Using the entries that follow, establish how many lines contain the word "after" and give only that figure.

***** Provided entries

==> config.mk <==
export PLATFORM = sky130hd
export DESIGN_NAME = mbt_mod
export DESIGN_NICKNAME = d
export VERILOG_FILES = /design/src/hdl/mbt_pkg.sv /design/src/hdl/mbt_mod.sv
export SDC_FILE = /design/constraint.sdc
export NUM_CORES = 1
export LEC_CHECK = 0
export ABC_AREA = 1
export BUFFER_PORTS_ARGS = -buffer_cell sky130_fd_sc_hd__buf_2
export CORE_AREA = 4 4 64 66
export DETAILED_ROUTE_END_ITERATION = 10
export DIE_AREA = 0 0 68 70
export GPL_TIMING_DRIVEN = 0
export PLACE_DENSITY = 0.72
export SETUP_SLACK_MARGIN = 0.02
export SYNTH_ARGS = -nofsm -noshare
export SYNTH_HDL_FRONTEND = slang
export SYNTH_SLANG_ARGS = --single-unit
==> constraint.sdc <==
create_clock -name clk_i -period 2.2 [get_ports clk_i]
set_input_delay 0.22 -clock clk_i [delete_from_list [all_inputs] [get_ports clk_i]]
set_output_delay 0.22 -clock clk_i [all_outputs]
set_load 0.02 [all_outputs]
==> src/hdl/mbt_pkg.sv <==
// shared constants, types and helper functions for the maze backtracker
// no dependencies; used by every module of the block by scoped names
`default_nettype none

package mbt_pkg;

  localparam int GRID_MAX = 32;
  localparam int LINE_W   = $clog2(GRID_MAX);
  localparam int NSZ_W    = LINE_W + 1;
  localparam int SQ_W     = 2 * NSZ_W;
  localparam int CELLS    = GRID_MAX * GRID_MAX;
  localparam int ADDR_W   = $clog2(CELLS);
  localparam int DEPTH_W  = ADDR_W + 1;
  localparam int CFG_W    = 6;
  localparam int COORD_W  = 5;
  localparam int RAND_W   = 16;
  localparam int CNT_W    = $clog2(RAND_W);
  localparam int EPOCH_W  = 4;

  localparam logic [EPOCH_W-1:0] EPOCH_MAX  = '1;
  localparam logic [CFG_W-1:0]   GRID_RESET = 6'd16;

  typedef enum logic [1:0] {
    WK_RIGHT  = 2'd0,
    WK_BOTTOM = 2'd1,
    WK_ENTRY  = 2'd2,
    WK_EXIT   = 2'd3
  } wall_kind_e;

  typedef enum logic {
    OP_START = 1'b0,
    OP_CARVE = 1'b1
  } op_e;

  typedef struct packed {
    logic               rd_en;
    logic [ADDR_W-1:0]  rd_addr_a;
    logic [ADDR_W-1:0]  rd_addr_b;
    logic               wr_en;
    logic [ADDR_W-1:0]  wr_addr;
    logic [EPOCH_W-1:0] wr_tag;
    logic               clear;
  } vis_req_t;

  typedef struct packed {
    logic              rd_en;
    logic [ADDR_W-1:0] rd_addr;
    logic              wr_en;
    logic [ADDR_W-1:0] wr_addr;
    logic [ADDR_W-1:0] wr_data;
  } stk_req_t;

  typedef struct packed {
    logic              start;
    logic [RAND_W-1:0] dividend;
    logic [NSZ_W-1:0]  divisor;
  } mod_req_t;

  typedef struct packed {
    logic             done;
    logic [NSZ_W-1:0] rem;
  } mod_rsp_t;

  // register value clamped to the supported grid sizes
  function automatic logic [NSZ_W-1:0] eff_size(input logic [CFG_W-1:0] g);
    logic [NSZ_W-1:0] n;
    if (int'(g) < 2) begin
      n = NSZ_W'(2);
    end else if (int'(g) > GRID_MAX) begin
      n = NSZ_W'(GRID_MAX);
    end else begin
      n = NSZ_W'(g);
    end
    return n;
  endfunction

  function automatic logic [ADDR_W-1:0] cell_addr(input logic [LINE_W-1:0] l,
                                                  input logic [LINE_W-1:0] c);
    return {l, c};
  endfunction

  // 4 == 1 mod 3, so base-4 digits fold down by plain addition
  function automatic logic [1:0] mod3(input logic [RAND_W-1:0] v);
    logic [5:0] s;
    logic [3:0] t;
    s = '0;
    for (int i = 0; i < RAND_W / 2; i++) begin
      s = s + 6'(v[2*i +: 2]);
    end
    t = 4'(s[5:4]) + 4'(s[3:2]) + 4'(s[1:0]);
    if (t >= 4'd6) t = t - 4'd6;
    if (t >= 4'd3) t = t - 4'd3;
    return t[1:0];
  endfunction

endpackage

`default_nettype wire

==> src/hdl/mbt_mod.sv <==
// serial restoring remainder unit, one dividend bit per cycle
// used for the exit column; uses mbt_pkg
`default_nettype none

module mbt_mod (
  input  wire logic              clk_i,
  input  wire logic              rst_ni,
  input  wire mbt_pkg::mod_req_t req_i,
  output mbt_pkg::mod_rsp_t      rsp_o
);

  logic                             busy_q;
  logic                             done_q;
  logic [mbt_pkg::CNT_W-1:0]        cnt_q;
  logic [mbt_pkg::RAND_W-1:0]       dvd_q;
  logic [mbt_pkg::NSZ_W-1:0]        dvs_q;
  logic [mbt_pkg::NSZ_W-1:0]        rem_q;
  logic [mbt_pkg::NSZ_W-1:0]        rem_d;
  logic [mbt_pkg::NSZ_W:0]          trial;

  always_comb begin
    trial = {rem_q, dvd_q[mbt_pkg::RAND_W-1]};
    if (trial >= {1'b0, dvs_q}) begin
      rem_d = mbt_pkg::NSZ_W'(trial - {1'b0, dvs_q});
    end else begin
      rem_d = mbt_pkg::NSZ_W'(trial);
    end
  end

  always_ff @(posedge clk_i or negedge rst_ni) begin
    if (!rst_ni) begin
      busy_q <= 1'b0;
      done_q <= 1'b0;
      cnt_q  <= '0;
    end else begin
      done_q <= 1'b0;
      if (req_i.start) begin
        busy_q <= 1'b1;
        cnt_q  <= mbt_pkg::CNT_W'(mbt_pkg::RAND_W - 1);
      end else if (busy_q) begin
        cnt_q <= cnt_q - 1'b1;
        if (cnt_q == '0) begin
          busy_q <= 1'b0;
          done_q <= 1'b1;
        end
      end
    end
  end

  always_ff @(posedge clk_i) begin
    if (req_i.start) begin
      dvd_q <= req_i.dividend;
      dvs_q <= req_i.divisor;
      rem_q <= '0;
    end else if (busy_q) begin
      dvd_q <= dvd_q << 1;
      rem_q <= rem_d;
    end
  end

  assign rsp_o.done = done_q;
  assign rsp_o.rem  = rem_q;

endmodule

`default_nettype wire

==> results_dict.tcl <==
set metrics [dict create \
    vias_per_cell 4.62 \
    wl_met2_mm 1.38 \
    whs_ps 61.3 \
    finClkSkew_ps 6.72 \
    ys_warn_count 0 \
    ant_nets 0 \
    place.detailed.instances 276 \
    die_w_um 68 \
    rows 22 \
    maxSlewHeadroom 0.622 \
    path_clk_slew_ps 100 \
    start_kind "flop" \
    crit_type "flop to flop" \
    grt_use_total 0.139 \
    insertion_delay_ps 330 \
    grt_max_degree 17 \
    cts.sink_count 34 \
    netlist_instances 197 \
    drive_gt1_frac 0.219 \
    hp-class "input pin to flop" \
    nNetsFinal 270 \
    m1WireLength_mm 1.40 \
    dr.max_layer_used "met4" \
    layout_commonest_cell "nand2_1" \
    vdd_drop_max_v 0.000513 \
    dieArea_um2 4760 \
    fin_cells 285 \
    worstPathRequired_ps 2430 \
    port_buffers 31 \
    mostFrequentLayoutCells "80 x nand2_1, 33 x buf_2, 22 x edfxtp_1" \
    dp_hpwl_mm 2.29 \
    area_delta_synth_final_pct 17.4 \
    synth_seq_area_share 0.536 \
    pwr-share-comb 0.386 \
    syn_area_um2 1740 \
    crit_arrival_ps 1920 \
    status "finished, final reports clean" \
    cts_resized 0 \
    grt_antenna_before_repair 0 \
    die_height_um 70 \
    vias 1318 \
    fmax_mhz 595 \
    routed_wl_mm 2.96 \
    period_needed_ps 1680 \
    grt_pass1_vias 1215 \
    avgSynthCellArea_um2 8.81 \
    root_buffer "clkbuf_4" \
    yosys_register_bits 34 \
    p_sw_w 0.000766 \
    clkPwrFrac 0.211 \
    internal_power_w 0.00133 \
    htreeDepth 2 \
    slew_violations 0 \
    crit_fanout 2 \
    grt.overflow.total 0 \
    hold_viol 0 \
    powerDensity_nw_per_um2 1030 \
    postCtsHoldBufs 1 \
    final.period_utilization 0.764 \
    clockBufferDepth 2 \
    wire_per_inst_um 10.4 \
    switching_share 0.366 \
    tightest_slew_ps 566 \
    gp_congestion 0.804 \
    grt_first_pass_wirelength_mm 5.02 \
    cts_tree "done" \
    setup_violations 0 \
    firstDrtPassIters 4 \
    end_kind "flop" \
    cts_buffers 5 \
    syn-num-nets 231 \
    drt_iter0_drc 78 \
    io_pins 32 \
    core_um2 3580 \
    post_cts_buffers 0 \
    p_leak_nw 1.05 \
    start_util 0.485 \
    num_antenna_cells 0 \
    maxCapViolCount 0 \
    synth.distinct_cells 29 \
    rsz0062_at_grt "no" \
    drc_errors 0 \
    p_seq_frac 0.403 \
    fin_tns_setup_ps 0 \
    dr_wl_met3_um 148 \
]
==> Yosys cell counts <==
library cell / n / area, um2
o21ai_1: 2 / 10.0
xnor2_1: 1 / 8.76
nor2_1: 8 / 30.0
xor2_1: 1 / 8.76
nand4_1: 1 / 6.26
nand3_1: 12 / 60.1
nand2_2: 3 / 18.8
inv_2: 2 / 7.51
inv_1: 20 / 75.1
a21oi_1: 4 / 20.0
dfrtp_1: 6 / 150
buf_2: 2 / 10.0
nor3b_1: 1 / 7.51
ha_1: 8 / 100
edfxtp_1: 22 / 661
nand3b_1: 5 / 37.5
o21ai_0: 2 / 10.0
nor2_2: 1 / 6.26
nand2_4: 1 / 11.3
dfxtp_1: 6 / 120
nand2_1: 80 / 300
buf_4: 1 / 7.51
clkinv_1: 2 / 7.51
clkbuf_1: 1 / 3.75
a22oi_1: 1 / 7.51
fa_1: 1 / 20.0
nor2_4: 1 / 11.3
nand3_2: 1 / 10.0
a21oi_2: 1 / 8.76
==> state kept, by name, indices dropped and copies added, names as in the netlist <==
| name | flops |
|---|---|
| cnt_q | 4 |
| rem_q | 6 |
| dvd_q | 16 |
| done_q | 1 |
| dvs_q | 6 |
| busy_q | 1 |
==> path summary, 6_finish.rpt <==
kind                          start       end  slack [ps]  cells after the start
min in group asynchronous    rst_ni  cnt_q[0]         230                      2
max                        dvs_q[0]  rem_q[4]         520                      9
min                        req_i[5]  dvs_q[5]          60                      1
max reg2reg                dvs_q[0]  rem_q[4]         520                      9
max in group asynchronous    rst_ni    busy_q        1830                      2
min reg2reg                cnt_q[3]  cnt_q[3]         480                      1
==> kinds of logic (layout without fill, tap and decap cells) <==
logic type | after synthesis | in the layout | share of synthesized area
simple gates | 114 | 114 | 0.288
flops | 34 | 34 | 0.536
xor+xnor | 2 | 2 | 0.0101
fa+ha+maj | 9 | 9 | 0.0692
buf+inv | 28 | 68 | 0.0642
compound gates | 10 | 10 | 0.0324
==> worst max-delay path, cell delays in order (launching register included) <==
cell and delay, ps:
edfxtp_1 430, ha_1 220, fa_1 400, nand3b_1 190, nand2_1 80, nand2_1 40, nand2_1 50, nand2_1 50
nand3_1 80, nand2_1 40
==> cell type report <==
cell class | count | area, um2
multi-input combinational | 135 | 693
sequential | 34 | 931
tap | 48 | 60.1
clock inverter | 3 | 40.0
inverter | 24 | 90.1
timing repair buffer | 32 | 165
fill | 337 | 1540
buffer | 4 | 21.3
clock buffer | 5 | 37.5
==> per-stage QoR <==
| stage | setup WS [ps] | power [W] | cell area (um2) | util |
|---|---|---|---|---|
| 6_report | 518 | 0.00209 | 2040 | 0.570 |
| 5_1_grt | 405 | 0.00228 | 2040 | 0.570 |
| 4_1_cts | 506 | 0.00212 | 2040 | 0.570 |
| 3_3_place_gp | 493 | 0.00167 | 1950 | 0.545 |
| 3_5_place_dp | 487 | 0.00167 | 1950 | 0.545 |
| 2_1_floorplan | 587 | 0.00148 | 1740 | - |
==> per-layer routing <==
metal / track usage / vias to the layer above
li1: - / 709
met1: 0.172 / 578
met2: 0.219 / 27
met3: 0.0482 / 4
met4: 0.0530 / 0
met5: 0 / -
==> power by group through the flow <==
| stage | logic (W) | registers (W) | clock network, W |
|---|---|---|---|
| floorplan | 0.000570 | 0.000910 | 0 |
| global placement | 0.000808 | 0.000857 | 0 |
| detailed placement | 0.000814 | 0.000859 | 0 |
| CTS | 0.000819 | 0.000845 | 0.000455 |
| global route | 0.000930 | 0.000860 | 0.000487 |
| finish | 0.000809 | 0.000844 | 0.000441 |
(Power assumes the default switching activity.)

**********

:: Exercise result ::
2